### Assignment
Scan the records for the string "else" and copy every line that holds it.

(Collected data entries)
# # # # #
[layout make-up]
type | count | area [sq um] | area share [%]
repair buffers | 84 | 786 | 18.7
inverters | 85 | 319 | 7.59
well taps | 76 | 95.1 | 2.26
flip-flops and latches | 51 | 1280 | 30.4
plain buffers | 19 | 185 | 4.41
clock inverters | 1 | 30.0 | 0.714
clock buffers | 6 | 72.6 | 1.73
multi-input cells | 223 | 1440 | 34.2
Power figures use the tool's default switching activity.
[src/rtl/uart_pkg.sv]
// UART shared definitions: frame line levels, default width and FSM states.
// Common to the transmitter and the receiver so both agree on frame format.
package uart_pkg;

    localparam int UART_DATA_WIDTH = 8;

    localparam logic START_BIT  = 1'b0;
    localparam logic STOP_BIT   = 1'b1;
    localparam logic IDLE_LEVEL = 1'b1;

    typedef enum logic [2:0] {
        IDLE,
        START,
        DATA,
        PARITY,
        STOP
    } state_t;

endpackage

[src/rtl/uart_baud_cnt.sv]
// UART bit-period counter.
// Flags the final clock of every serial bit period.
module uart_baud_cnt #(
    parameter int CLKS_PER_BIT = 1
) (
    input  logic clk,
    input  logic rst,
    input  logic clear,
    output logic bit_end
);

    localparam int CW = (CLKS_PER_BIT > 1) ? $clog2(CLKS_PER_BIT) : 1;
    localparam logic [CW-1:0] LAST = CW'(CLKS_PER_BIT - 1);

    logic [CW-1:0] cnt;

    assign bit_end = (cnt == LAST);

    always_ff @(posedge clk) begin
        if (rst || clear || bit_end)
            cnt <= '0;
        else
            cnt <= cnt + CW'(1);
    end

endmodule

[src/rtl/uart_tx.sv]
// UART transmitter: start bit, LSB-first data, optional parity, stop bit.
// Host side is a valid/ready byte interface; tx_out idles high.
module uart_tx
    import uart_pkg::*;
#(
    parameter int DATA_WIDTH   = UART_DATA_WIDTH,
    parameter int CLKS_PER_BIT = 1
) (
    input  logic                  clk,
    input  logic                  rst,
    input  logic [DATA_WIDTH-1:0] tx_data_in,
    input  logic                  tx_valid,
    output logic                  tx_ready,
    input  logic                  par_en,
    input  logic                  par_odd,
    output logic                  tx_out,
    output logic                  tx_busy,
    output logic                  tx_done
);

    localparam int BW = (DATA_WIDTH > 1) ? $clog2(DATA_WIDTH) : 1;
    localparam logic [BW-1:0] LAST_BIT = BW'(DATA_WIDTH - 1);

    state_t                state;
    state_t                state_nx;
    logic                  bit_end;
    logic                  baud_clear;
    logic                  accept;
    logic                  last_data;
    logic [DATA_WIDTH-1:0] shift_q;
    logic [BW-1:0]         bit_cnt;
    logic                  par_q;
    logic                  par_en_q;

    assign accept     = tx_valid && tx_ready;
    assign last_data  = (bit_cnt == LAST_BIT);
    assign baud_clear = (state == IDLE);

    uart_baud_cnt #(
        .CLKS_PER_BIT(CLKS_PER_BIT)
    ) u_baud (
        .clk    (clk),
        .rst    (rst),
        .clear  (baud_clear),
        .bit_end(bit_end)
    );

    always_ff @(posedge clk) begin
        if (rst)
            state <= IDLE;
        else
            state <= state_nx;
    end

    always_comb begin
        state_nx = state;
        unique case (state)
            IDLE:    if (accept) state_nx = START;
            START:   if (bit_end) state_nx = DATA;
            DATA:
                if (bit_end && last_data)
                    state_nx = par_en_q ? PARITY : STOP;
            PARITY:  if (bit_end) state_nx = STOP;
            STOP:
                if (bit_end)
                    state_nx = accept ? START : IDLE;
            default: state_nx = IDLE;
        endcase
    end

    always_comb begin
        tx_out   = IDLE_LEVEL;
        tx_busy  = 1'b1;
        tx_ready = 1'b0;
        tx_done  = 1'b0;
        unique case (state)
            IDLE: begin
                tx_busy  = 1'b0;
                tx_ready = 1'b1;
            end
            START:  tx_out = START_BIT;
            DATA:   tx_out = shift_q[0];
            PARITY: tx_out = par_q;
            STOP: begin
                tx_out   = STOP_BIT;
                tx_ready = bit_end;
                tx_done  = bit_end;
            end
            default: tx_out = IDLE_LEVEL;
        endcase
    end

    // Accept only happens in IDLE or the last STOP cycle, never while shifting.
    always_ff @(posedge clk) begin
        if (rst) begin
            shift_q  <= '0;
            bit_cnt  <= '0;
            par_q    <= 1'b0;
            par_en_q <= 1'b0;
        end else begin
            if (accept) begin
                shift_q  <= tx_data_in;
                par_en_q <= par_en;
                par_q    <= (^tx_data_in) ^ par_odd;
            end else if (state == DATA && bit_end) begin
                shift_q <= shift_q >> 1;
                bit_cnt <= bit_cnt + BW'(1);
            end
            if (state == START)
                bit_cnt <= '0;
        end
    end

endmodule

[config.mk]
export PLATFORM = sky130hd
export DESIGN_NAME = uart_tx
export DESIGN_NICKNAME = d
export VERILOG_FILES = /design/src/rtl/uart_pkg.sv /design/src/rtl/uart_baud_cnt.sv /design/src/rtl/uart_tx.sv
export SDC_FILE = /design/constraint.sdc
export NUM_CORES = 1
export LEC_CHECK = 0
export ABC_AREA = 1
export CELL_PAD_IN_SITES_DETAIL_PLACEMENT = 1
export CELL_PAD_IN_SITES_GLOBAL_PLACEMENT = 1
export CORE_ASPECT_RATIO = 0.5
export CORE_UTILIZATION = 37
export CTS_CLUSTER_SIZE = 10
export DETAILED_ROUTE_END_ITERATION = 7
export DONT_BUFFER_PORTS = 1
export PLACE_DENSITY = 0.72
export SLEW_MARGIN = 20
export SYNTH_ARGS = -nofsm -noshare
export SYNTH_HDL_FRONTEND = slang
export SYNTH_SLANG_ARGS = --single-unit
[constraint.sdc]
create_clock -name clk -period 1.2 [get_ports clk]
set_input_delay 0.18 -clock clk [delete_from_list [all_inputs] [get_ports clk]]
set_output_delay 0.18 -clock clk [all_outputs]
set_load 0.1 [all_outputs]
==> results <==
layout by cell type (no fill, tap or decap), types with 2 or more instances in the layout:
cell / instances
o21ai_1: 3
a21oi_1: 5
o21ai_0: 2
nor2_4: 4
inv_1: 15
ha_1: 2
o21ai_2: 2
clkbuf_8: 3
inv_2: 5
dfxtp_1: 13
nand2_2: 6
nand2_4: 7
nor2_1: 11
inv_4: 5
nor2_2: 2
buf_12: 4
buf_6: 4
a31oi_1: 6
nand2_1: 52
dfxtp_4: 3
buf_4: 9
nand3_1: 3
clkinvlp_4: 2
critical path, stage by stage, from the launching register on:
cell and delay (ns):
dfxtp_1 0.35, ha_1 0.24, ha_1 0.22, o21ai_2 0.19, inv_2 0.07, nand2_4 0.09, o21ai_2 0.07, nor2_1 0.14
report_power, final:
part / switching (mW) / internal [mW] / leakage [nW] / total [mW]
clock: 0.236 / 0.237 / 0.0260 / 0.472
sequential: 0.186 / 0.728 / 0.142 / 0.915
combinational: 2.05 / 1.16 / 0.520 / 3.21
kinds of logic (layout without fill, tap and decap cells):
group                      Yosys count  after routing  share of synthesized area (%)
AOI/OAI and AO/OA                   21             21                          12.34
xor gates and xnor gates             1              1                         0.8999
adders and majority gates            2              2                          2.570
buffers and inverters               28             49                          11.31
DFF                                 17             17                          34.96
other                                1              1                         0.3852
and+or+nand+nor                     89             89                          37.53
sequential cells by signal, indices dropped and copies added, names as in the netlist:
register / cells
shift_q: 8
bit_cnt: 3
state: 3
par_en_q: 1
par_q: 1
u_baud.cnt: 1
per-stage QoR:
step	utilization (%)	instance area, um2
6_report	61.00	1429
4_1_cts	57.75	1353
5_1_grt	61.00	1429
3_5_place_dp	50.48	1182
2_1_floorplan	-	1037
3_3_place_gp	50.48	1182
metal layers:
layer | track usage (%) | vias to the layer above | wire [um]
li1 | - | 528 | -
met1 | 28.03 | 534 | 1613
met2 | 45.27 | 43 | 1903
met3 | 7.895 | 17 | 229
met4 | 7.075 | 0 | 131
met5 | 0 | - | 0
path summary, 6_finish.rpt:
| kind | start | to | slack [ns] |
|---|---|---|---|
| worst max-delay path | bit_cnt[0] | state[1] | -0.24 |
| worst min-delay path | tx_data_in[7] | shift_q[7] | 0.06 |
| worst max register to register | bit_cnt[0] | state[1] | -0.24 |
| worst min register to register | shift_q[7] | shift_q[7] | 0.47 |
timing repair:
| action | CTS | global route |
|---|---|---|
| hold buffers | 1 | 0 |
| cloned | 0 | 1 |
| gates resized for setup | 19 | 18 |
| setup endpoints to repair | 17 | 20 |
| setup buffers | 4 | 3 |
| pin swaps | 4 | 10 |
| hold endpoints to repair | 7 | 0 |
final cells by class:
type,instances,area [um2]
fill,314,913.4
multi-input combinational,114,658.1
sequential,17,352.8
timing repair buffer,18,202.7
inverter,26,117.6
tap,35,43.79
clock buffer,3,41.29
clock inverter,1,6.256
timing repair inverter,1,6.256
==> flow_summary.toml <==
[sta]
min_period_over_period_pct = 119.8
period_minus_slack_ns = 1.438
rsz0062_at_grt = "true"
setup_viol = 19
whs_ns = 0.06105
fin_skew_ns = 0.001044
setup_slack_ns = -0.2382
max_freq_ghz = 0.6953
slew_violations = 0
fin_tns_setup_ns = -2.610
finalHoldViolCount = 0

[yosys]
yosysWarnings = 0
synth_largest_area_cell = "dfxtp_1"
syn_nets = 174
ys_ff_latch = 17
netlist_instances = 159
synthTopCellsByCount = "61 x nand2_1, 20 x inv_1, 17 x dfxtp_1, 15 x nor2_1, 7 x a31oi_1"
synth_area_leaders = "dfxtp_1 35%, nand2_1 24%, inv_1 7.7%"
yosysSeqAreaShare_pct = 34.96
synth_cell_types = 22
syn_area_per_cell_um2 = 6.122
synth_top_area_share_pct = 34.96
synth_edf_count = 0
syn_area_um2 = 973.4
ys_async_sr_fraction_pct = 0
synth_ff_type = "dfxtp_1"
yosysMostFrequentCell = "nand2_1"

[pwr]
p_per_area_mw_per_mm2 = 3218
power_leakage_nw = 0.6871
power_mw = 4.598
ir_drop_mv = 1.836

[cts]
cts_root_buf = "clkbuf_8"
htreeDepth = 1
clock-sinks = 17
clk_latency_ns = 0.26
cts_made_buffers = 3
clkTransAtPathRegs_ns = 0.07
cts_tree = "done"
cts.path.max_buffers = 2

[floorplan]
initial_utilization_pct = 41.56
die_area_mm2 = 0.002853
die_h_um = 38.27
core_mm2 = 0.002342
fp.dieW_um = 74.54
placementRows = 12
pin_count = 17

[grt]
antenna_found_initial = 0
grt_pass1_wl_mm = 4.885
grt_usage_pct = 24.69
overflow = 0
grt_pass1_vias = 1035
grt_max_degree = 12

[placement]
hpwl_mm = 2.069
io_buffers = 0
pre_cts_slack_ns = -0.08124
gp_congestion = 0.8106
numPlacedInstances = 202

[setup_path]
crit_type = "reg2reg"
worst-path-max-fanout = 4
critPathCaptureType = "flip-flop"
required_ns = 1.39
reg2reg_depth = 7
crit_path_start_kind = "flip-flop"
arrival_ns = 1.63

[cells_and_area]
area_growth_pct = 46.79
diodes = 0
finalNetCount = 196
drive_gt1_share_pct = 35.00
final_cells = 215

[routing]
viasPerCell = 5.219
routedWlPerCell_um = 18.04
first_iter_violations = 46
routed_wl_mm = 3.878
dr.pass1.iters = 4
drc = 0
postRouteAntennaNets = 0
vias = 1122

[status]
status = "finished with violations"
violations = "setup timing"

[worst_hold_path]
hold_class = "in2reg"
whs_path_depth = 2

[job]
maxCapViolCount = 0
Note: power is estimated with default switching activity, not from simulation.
# # # # #
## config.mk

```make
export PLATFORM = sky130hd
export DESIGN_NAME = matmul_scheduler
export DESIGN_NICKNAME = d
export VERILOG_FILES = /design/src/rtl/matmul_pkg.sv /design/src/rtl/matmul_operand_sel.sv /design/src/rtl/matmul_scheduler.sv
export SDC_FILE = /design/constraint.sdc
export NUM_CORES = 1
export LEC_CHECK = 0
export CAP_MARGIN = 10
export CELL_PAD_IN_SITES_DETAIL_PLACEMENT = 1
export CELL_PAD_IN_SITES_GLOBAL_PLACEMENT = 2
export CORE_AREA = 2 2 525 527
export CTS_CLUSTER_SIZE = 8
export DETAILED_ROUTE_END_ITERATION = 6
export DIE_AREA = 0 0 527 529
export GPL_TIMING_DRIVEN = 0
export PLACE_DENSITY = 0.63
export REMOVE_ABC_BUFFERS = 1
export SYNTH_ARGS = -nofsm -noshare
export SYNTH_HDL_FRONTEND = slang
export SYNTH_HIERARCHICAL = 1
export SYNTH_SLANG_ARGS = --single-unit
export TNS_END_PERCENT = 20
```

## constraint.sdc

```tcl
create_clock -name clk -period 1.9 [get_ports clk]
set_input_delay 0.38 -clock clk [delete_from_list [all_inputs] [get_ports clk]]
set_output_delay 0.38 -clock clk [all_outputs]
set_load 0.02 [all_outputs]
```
# # # # #
### Answer for this exercise
        else
        else
        end else begin
            end else if (state == DATA && bit_end) begin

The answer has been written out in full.